Supervisor Elham AbolFateh
Editor in Chief Mohamed Wadie

Monkeypox and Lessons Learned from COVID 19


Fri 03 Jun 2022 | 12:48 PM
Dr. Mohamed L. Elsaie

 

In the past few weeks, more than 550 cases of monkeypox — a viral disease and a much milder cousin of smallpox — have been reported in more than 20 countries worldwide. That’s a surprise, and an unpleasant one. Monkeypox has surfaced periodically in the Congo Basin and in West Africa since its discovery in the 1950s, but past outbreaks haven’t involved cases in this many countries, or this degree of apparent person-to-person spread.
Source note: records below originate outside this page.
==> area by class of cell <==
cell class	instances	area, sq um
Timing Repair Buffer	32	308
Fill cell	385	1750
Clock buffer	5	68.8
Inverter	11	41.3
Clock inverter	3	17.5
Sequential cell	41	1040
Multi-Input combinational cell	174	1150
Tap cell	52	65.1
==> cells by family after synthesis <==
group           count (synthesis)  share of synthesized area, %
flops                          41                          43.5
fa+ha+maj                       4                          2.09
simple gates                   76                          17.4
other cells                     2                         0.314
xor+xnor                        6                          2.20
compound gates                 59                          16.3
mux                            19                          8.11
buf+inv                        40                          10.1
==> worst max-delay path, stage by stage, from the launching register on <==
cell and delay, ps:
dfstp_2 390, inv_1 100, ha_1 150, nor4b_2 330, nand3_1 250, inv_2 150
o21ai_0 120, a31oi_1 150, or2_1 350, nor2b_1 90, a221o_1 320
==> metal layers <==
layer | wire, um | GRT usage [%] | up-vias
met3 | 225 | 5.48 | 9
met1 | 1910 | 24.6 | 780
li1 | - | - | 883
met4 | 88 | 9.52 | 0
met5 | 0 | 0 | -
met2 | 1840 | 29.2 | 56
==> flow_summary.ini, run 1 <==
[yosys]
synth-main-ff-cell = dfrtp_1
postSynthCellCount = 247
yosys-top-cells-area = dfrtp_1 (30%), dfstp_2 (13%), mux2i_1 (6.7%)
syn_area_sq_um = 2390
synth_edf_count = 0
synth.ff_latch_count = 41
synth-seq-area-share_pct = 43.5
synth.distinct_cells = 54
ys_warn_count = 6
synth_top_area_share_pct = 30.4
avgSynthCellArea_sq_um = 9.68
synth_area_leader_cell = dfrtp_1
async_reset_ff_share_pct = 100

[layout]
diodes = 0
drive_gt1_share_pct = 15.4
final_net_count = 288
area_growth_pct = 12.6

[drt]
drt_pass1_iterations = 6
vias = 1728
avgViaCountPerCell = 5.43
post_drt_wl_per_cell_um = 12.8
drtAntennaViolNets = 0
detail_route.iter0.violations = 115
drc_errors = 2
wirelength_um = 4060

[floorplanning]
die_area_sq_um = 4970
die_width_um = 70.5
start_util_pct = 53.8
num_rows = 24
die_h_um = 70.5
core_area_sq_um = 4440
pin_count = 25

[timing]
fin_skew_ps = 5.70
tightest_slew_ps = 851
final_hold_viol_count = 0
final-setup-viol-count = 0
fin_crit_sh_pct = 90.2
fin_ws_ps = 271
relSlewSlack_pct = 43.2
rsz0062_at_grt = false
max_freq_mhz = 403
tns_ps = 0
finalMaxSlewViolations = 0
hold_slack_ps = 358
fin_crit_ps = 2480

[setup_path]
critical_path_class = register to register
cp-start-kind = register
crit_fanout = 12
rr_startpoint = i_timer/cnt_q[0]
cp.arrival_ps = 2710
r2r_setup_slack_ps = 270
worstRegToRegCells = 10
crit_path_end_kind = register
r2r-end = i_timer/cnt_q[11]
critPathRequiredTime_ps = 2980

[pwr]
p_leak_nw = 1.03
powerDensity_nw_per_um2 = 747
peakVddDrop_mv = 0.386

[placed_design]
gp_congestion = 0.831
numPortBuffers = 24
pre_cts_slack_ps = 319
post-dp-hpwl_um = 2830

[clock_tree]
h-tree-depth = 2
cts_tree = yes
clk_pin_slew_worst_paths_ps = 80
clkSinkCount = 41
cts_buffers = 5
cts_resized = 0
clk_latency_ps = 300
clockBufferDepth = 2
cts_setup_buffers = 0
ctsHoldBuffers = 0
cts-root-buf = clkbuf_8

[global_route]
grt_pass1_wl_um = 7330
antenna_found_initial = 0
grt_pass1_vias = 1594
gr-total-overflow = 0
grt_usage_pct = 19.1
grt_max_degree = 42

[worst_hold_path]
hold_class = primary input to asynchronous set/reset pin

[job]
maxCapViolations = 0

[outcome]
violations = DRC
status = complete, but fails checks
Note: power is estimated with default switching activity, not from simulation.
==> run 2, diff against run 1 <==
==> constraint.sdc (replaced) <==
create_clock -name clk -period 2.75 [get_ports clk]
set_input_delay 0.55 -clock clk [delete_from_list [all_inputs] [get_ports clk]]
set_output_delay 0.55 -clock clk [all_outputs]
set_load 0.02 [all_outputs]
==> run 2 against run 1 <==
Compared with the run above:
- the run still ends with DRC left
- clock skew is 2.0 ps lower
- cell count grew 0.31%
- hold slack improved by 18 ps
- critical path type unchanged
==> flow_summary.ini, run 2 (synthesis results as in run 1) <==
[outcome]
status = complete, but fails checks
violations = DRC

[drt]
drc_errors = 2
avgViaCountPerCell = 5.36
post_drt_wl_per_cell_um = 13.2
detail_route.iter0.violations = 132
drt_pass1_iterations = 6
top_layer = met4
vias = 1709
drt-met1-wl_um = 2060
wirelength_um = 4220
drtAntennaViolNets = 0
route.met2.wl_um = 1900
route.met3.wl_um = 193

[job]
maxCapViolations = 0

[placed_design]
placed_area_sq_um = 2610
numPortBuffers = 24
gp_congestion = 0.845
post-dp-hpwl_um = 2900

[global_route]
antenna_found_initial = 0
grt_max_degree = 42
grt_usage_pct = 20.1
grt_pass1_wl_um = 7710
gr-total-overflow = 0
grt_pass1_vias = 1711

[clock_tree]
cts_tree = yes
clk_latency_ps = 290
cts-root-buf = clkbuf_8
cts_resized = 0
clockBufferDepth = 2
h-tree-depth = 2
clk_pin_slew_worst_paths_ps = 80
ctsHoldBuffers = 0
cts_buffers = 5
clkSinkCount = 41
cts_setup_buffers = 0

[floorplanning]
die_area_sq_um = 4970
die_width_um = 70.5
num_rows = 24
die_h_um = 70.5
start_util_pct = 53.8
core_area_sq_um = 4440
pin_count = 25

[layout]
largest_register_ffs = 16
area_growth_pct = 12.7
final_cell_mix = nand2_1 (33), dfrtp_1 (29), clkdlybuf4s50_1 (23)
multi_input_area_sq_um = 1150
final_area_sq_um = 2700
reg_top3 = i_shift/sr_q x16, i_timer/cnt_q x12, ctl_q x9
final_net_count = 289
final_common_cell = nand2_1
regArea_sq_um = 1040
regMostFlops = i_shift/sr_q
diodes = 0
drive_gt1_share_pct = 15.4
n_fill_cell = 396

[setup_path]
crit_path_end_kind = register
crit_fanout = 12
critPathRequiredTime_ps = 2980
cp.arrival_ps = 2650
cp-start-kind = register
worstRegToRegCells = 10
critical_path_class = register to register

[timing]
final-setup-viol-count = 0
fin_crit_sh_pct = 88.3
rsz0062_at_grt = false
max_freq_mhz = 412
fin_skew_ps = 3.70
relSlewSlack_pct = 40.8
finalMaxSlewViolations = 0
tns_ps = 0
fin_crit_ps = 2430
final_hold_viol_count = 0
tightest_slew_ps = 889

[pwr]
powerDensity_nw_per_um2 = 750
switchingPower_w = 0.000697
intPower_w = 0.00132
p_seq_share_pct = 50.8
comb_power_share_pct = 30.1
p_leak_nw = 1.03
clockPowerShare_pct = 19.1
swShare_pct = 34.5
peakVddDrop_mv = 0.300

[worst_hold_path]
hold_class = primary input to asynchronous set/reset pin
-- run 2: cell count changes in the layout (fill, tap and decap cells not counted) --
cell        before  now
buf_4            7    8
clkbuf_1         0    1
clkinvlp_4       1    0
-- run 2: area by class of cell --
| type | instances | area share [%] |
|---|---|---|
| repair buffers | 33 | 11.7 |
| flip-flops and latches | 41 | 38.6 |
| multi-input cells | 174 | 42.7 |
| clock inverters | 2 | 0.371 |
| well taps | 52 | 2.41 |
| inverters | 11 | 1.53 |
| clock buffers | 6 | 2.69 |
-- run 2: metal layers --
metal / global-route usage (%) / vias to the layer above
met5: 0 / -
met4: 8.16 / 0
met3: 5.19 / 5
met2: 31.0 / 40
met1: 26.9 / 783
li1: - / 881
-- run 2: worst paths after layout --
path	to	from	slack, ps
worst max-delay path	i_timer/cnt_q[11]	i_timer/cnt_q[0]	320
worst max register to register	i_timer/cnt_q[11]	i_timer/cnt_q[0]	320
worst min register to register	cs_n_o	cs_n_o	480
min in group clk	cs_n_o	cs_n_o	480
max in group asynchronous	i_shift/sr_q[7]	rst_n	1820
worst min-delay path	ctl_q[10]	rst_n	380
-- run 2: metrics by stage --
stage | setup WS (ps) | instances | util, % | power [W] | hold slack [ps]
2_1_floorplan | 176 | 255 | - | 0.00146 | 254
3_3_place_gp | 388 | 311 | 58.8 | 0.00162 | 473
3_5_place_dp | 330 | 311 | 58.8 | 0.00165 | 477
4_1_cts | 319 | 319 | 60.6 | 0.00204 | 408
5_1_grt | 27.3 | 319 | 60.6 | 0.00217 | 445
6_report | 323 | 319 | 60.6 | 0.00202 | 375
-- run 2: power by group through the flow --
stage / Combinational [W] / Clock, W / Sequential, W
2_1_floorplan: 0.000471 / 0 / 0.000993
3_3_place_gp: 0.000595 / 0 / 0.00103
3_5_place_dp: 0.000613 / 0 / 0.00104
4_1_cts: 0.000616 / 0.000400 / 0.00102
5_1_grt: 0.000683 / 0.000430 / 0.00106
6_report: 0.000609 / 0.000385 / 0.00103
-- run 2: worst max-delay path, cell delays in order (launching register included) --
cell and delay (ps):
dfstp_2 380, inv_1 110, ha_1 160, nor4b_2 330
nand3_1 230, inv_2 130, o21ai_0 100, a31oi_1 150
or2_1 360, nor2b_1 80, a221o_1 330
As far as we know from past outbreaks, monkeypox usually isn’t very contagious and a good vaccine already exists, it ought to be possible to contain even this apparently larger outbreak. Hence many public health officials have emphasized, in their communications about monkeypox that people shouldn’t worry or overreact.

Panic is never a good public health strategy, but in attempting to preemptively tamp down public fear, I think experts are failing to learn one of the most important lessons of Covid-19: that we’re too afraid of “alarmism” when outbreaks hit, and should spend less time telling people not to overreact and more time telling them what’s actually going on.

There are some solid epidemiological reasons to conclude that monkeypox doesn’t pose the same threat to the world that Covid-19 did in 2020. Instead of condemning alarmism, experts should acknowledge the many reasons for that alarm.

The world is horribly vulnerable to the next pandemic, we know it will hit at some point, and dozens of undetected cases of monkeypox around the world  in non-endemic countries — despite the fact it typically has low transmissibility — show how profoundly we’ve failed to learn the lessons from Covid-19; we need to avoid catastrophic re-occurence of viral diseases.